Trends & Features

How and when to invest in your business

The best advice governing investing in your own business is easy: it should be an ongoing activity – it should be under consideration every month of every year.

You may not actually DO anything for months or even more than a year at a time but it should be part of your ongoing business thinking. When to invest is likely to draw the response ‘when we’ve got the money’. That’s entirely reasonable, but it’s only part of the picture. Discuss this with your accountant and your bank, both of whom should be delighted at the prospect of a growing client.

Organic growth – where you grow the business by doing more of what you are already doing is both satisfying and comfortable – you know what you are about and you probably have some ideas of how to grow. But it often has limitations. Growth may be prevented by lack of space and/or a lack of alternative premises. This is especially true for retailers. Equally if you don’t like what is available it’s useless to you. Keep an open mind. I’ve spoken to a lot of owners of small groups of shops, eg three or four outlets in one county. They have always started with one store and expanded by applying the same business model to another town and then a third but none of them planned to grow this way.

This growth model is dependent on availability. You would be very ill advised to take over premises just ‘because they were available’ but you might equally be making a bad mistake to turn down an opportunity because it’s come a little too early for your plans.

Keep your premises updated. This is particularly true for retailers but it applies to everyone. If your premises look a bit down at heel, it doesn’t matter how brilliant a job you do, some prospective customers are going to down value your excellence. That’s a rotten reason to miss out on a new client.

I recommend bringing a fresh set of eyes into play. Another small business owner will give you an honest assessment, a favour which you can return. You may be absolutely amazed at what someone else sees, hears or smells.

Don’t be tempted to put off this expenditure. A visibly worn carpet could be losing you turnover every week but nobody is going to tell you (except maybe the owner of a carpet business).

You can do partial refurbishments over time to keep the standards up without the costs being a cash flow squeeze. I have been recommended a tub of sugar soap – you can clean up the walls with warm water in no time without actually repainting. What other areas of a business demand investment? The first answer is your people. That includes you the business owner. The fastest way to expand a business is to motivate and enable you and your people to make more sales – a statement of the bleedin’ obvious, but vital to keep top of mind.

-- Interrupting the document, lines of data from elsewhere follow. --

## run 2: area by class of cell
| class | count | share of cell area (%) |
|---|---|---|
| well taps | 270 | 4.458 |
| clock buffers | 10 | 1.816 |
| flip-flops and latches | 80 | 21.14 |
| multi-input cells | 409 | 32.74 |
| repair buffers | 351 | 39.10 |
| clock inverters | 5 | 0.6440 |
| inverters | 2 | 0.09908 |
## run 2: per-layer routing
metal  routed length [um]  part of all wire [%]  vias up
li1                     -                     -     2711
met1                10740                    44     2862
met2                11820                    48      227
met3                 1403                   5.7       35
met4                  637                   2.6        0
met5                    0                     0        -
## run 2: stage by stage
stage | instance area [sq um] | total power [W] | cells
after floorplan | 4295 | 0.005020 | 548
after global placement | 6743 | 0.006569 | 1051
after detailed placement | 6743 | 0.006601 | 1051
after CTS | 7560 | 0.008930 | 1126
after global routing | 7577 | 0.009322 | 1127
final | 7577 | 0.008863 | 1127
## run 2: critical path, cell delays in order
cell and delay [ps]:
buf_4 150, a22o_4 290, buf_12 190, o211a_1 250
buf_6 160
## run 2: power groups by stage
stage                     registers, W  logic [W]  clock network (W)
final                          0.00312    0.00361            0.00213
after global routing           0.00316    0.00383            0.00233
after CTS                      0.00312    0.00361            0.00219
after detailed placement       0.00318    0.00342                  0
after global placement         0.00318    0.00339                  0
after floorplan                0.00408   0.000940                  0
===== config.mk =====
export PLATFORM = sky130hd
export DESIGN_NAME = swb_host_phy
export DESIGN_NICKNAME = d
export VERILOG_FILES = /design/src/rtl/swb_pkg.sv /design/src/rtl/swb_sync.sv /design/src/rtl/swb_slot_marks.sv /design/src/rtl/swb_ctrl.sv /design/src/rtl/swb_host_phy.sv
export SDC_FILE = /design/constraint.sdc
export NUM_CORES = 1
export LEC_CHECK = 0
export ABC_AREA = 1
export ABC_CLOCK_PERIOD_IN_PS = 11400
export BUFFER_PORTS_ARGS = -buffer_cell sky130_fd_sc_hd__buf_2
export CAP_MARGIN = 20
export CORE_MARGIN = 5
export CORE_UTILIZATION = 60
export CTS_CLUSTER_DIAMETER = 40
export DETAILED_ROUTE_END_ITERATION = 8
export PLACE_DENSITY = 0.79
export SYNTH_ARGS = -nofsm -noshare
export SYNTH_HDL_FRONTEND = slang
export SYNTH_HIERARCHICAL = 1
export SYNTH_SLANG_ARGS = --single-unit

===== constraint.sdc =====
create_clock -name clk -period 11.4 [get_ports clk]
set_input_delay 1.71 -clock clk [delete_from_list [all_inputs] [get_ports clk]]
set_output_delay 1.71 -clock clk [all_outputs]
set_load 0.01 [all_outputs]

===== src/rtl/swb_pkg.sv =====
package swb_pkg;

    typedef enum logic [1:0] {
        OP_SEND_BYTE  = 2'd0,
        OP_RECV_BYTE  = 2'd1,
        OP_SEND_BREAK = 2'd2,
        OP_RECV_BIT   = 2'd3
    } swb_op_e;

    typedef enum logic [2:0] {
        ST_IDLE    = 3'd0,
        ST_PULL    = 3'd1,
        ST_RELEASE = 3'd2,
        ST_RECOVER = 3'd3,
        ST_GAP     = 3'd4
    } swb_state_e;

endpackage


===== src/rtl/swb_sync.sv =====
module swb_sync #(
    parameter int   STAGES    = 2,
    parameter logic RESET_VAL = 1'b1
) (
    input  logic clk,
    input  logic rst_n,
    input  logic d,
    output logic q
);
    logic [STAGES-1:0] chain;

    for (genvar i = 0; i < STAGES; i++) begin : g_stage
        if (i == 0) begin : g_first
            always_ff @(posedge clk or negedge rst_n) begin
                if (!rst_n) chain[0] <= RESET_VAL;
                else        chain[0] <= d;
            end
        end else begin : g_next
            always_ff @(posedge clk or negedge rst_n) begin
                if (!rst_n) chain[i] <= RESET_VAL;
                else        chain[i] <= chain[i-1];
            end
        end
    end

    assign q = chain[STAGES-1];
endmodule


===== src/rtl/swb_slot_marks.sv =====
// Derives every timing mark of a slot from the latched bit time.
module swb_slot_marks #(
    parameter int CNT_W = 16
) (
    input  logic [CNT_W-1:0] slot_len,
    output logic [CNT_W:0]   one_len,
    output logic [CNT_W:0]   zero_len,
    output logic [CNT_W:0]   mid_pt,
    output logic [CNT_W:0]   gap_len,
    output logic [CNT_W:0]   brk_len
);
    localparam int CW = CNT_W + 1;
    localparam int PW = CNT_W + 5;

    logic [PW-1:0] t_w;
    assign t_w = PW'(slot_len);

    assign one_len  = CW'((t_w * PW'(3)) / PW'(10));
    assign zero_len = CW'((t_w * PW'(7)) / PW'(10));
    assign mid_pt   = CW'(t_w >> 1);
    assign gap_len  = CW'((t_w + PW'(9)) / PW'(10));
    assign brk_len  = CW'(t_w + (t_w >> 1));
endmodule


===== src/rtl/swb_ctrl.sv =====
module swb_ctrl
    import swb_pkg::*;
#(
    parameter int DATA_W = 8,
    parameter int CNT_W  = 16
) (
    input  logic              clk,
    input  logic              rst_n,
    input  logic              start,
    input  logic [1:0]        op_in,
    input  logic [DATA_W-1:0] tx_byte,
    input  logic [CNT_W-1:0]  slot_cycles,
    input  logic              line_s,
    input  logic [CNT_W:0]    one_len,
    input  logic [CNT_W:0]    zero_len,
    input  logic [CNT_W:0]    mid_pt,
    input  logic [CNT_W:0]    gap_len,
    input  logic [CNT_W:0]    brk_len,
    output logic [CNT_W-1:0]  slot_len_q,
    output logic              line_pull,
    output logic              busy,
    output logic              done,
    output logic [DATA_W-1:0] rx_data,
    output logic              rx_break
);
    localparam int CW    = CNT_W + 1;
    localparam int IDX_W = (DATA_W > 1) ? $clog2(DATA_W) : 1;
    localparam logic [IDX_W-1:0] LAST_IDX = IDX_W'(DATA_W - 1);

    swb_state_e        st_q, st_d;
    swb_op_e           op_q;
    logic [CW-1:0]     cnt_q, cnt_d;
    logic [CW-1:0]     low_len, slot_last;
    logic [IDX_W-1:0]  bit_idx_q;
    logic [DATA_W-1:0] txd_q, shreg_q, rx_data_q;
    logic              abort_q, rx_break_q, done_q;
    logic              is_rx, at_end, at_mid, pull_over, gap_over;
    logic              still_low, more_slots, finish;

    // Slot decode
    always_comb begin
        unique case (op_q)
            OP_SEND_BYTE:  low_len = txd_q[0] ? one_len : zero_len;
            OP_SEND_BREAK: low_len = brk_len;
            default:       low_len = gap_len;
        endcase
    end

    assign slot_last  = CW'(slot_len_q) - CW'(1);
    assign is_rx      = (op_q == OP_RECV_BYTE) || (op_q == OP_RECV_BIT);
    assign at_end     = (cnt_q == slot_last);
    assign at_mid     = (cnt_q == mid_pt);
    assign pull_over  = (cnt_q == low_len - CW'(1));
    assign gap_over   = (cnt_q == gap_len - CW'(1));
    assign still_low  = is_rx && at_end && !line_s;
    assign more_slots = !abort_q && (op_q != OP_SEND_BREAK) &&
                        (op_q != OP_RECV_BIT) && (bit_idx_q != LAST_IDX);

    // Next state
    always_comb begin
        st_d = st_q;
        unique case (st_q)
            ST_IDLE:    if (start)     st_d = ST_PULL;
            ST_PULL:    if (pull_over) st_d = (op_q == OP_SEND_BREAK) ? ST_GAP : ST_RELEASE;
            ST_RELEASE: if (at_end)    st_d = still_low ? ST_RECOVER : ST_GAP;
            ST_RECOVER: if (line_s)    st_d = ST_GAP;
            ST_GAP:     if (gap_over)  st_d = more_slots ? ST_PULL : ST_IDLE;
            default:                   st_d = ST_IDLE;
        endcase
    end

    // Slot counter runs across PULL->RELEASE, restarts on every other change
    always_comb begin
        if (st_d == ST_IDLE || st_d == ST_RECOVER) begin
            cnt_d = '0;
        end else if (st_d != st_q && !(st_q == ST_PULL && st_d == ST_RELEASE)) begin
            cnt_d = '0;
        end else begin
            cnt_d = cnt_q + CW'(1);
        end
    end

    assign finish = (st_q == ST_GAP) && (st_d == ST_IDLE);

    // State register
    always_ff @(posedge clk or negedge rst_n) begin
        if (!rst_n) begin
            st_q  <= ST_IDLE;
            cnt_q <= '0;
        end else begin
            st_q  <= st_d;
            cnt_q <= cnt_d;
        end
    end

    // Datapath and outputs
    always_ff @(posedge clk or negedge rst_n) begin
        if (!rst_n) begin
            op_q       <= OP_SEND_BYTE;
            txd_q      <= '0;
            slot_len_q <= '0;
            bit_idx_q  <= '0;
            shreg_q    <= '0;
            abort_q    <= 1'b0;
            rx_data_q  <= '0;
            rx_break_q <= 1'b0;
            done_q     <= 1'b0;
        end else begin
            done_q <= finish;
            if (st_q == ST_IDLE && start) begin
                op_q       <= swb_op_e'(op_in);
                txd_q      <= tx_byte;
                slot_len_q <= slot_cycles;
                bit_idx_q  <= '0;
                shreg_q    <= '0;
                abort_q    <= 1'b0;
            end
            if (st_q == ST_RELEASE && is_rx && at_mid) begin
                shreg_q <= {line_s, shreg_q[DATA_W-1:1]};
            end
            if (st_q == ST_RELEASE && still_low) begin
                abort_q <= 1'b1;
            end
            if (st_q == ST_GAP && st_d == ST_PULL) begin
                bit_idx_q <= bit_idx_q + IDX_W'(1);
                txd_q     <= txd_q >> 1;
            end
            if (finish && is_rx) begin
                rx_break_q <= abort_q;
                if (abort_q)                 rx_data_q <= '0;
                else if (op_q == OP_RECV_BIT) rx_data_q <= DATA_W'(shreg_q[DATA_W-1]);
                else                         rx_data_q <= shreg_q;
            end
        end
    end

    assign line_pull = (st_q == ST_PULL);
    assign busy      = (st_q != ST_IDLE);
    assign done      = done_q;
    assign rx_data   = rx_data_q;
    assign rx_break  = rx_break_q;
endmodule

Start with what you personally want or need. Do your sales skills, your merchandising experience and other skills specific to the business still stand up to scrutiny? If not – and that is often the case with people who have been running their own business for some years – get it sorted!

Retailers can call upon the skills of their suppliers’ reps who can retrain you in the above. It’s what they are experts at. Non-retailers may find their suppliers are keen to do the same in their different disciplines. It’s somewhat embarrassing, perhaps, but it is free.

But you may need training in a whole new skill set. Your existing skills may have been superseded by technological change such that your 18-year-old staff member has more practical knowledge of how the business operates than you do.

That’s not a comfortable thought and for sure it’s a rarity but it can happen.

If this proves valuable for you apply it to any other staff members who want their skills updated. Incidentally, you should not be worried about making your staff more skilled and hence more valuable to competitors who will then poach them.

If anything, it’s the other way round. Employers who invest in their staff with training typically report that it makes them more, not less, loyal. At the same time, failure to invest in your people is a factor in staff disgruntlement which makes them look for a new job. Note that your staff will talk to competitors’ employees and they don’t just want to know about rates of pay.

Look hard at the opportunity offered by concessions. If your own premises have the necessary space, could you bring in another business which would attract more and different customers and give someone to share overheads? Might this justify expanding by taking on larger premises than you actually need?

Equally, look at being a concessionaire yourself. This can come in a wide variety of forms. The classic examples are shop within a shop or shop next to a shop. So long as both parties need to recruit a similar customer base there are lots of synergies. The more you are in the same overall market without being competitive, the better.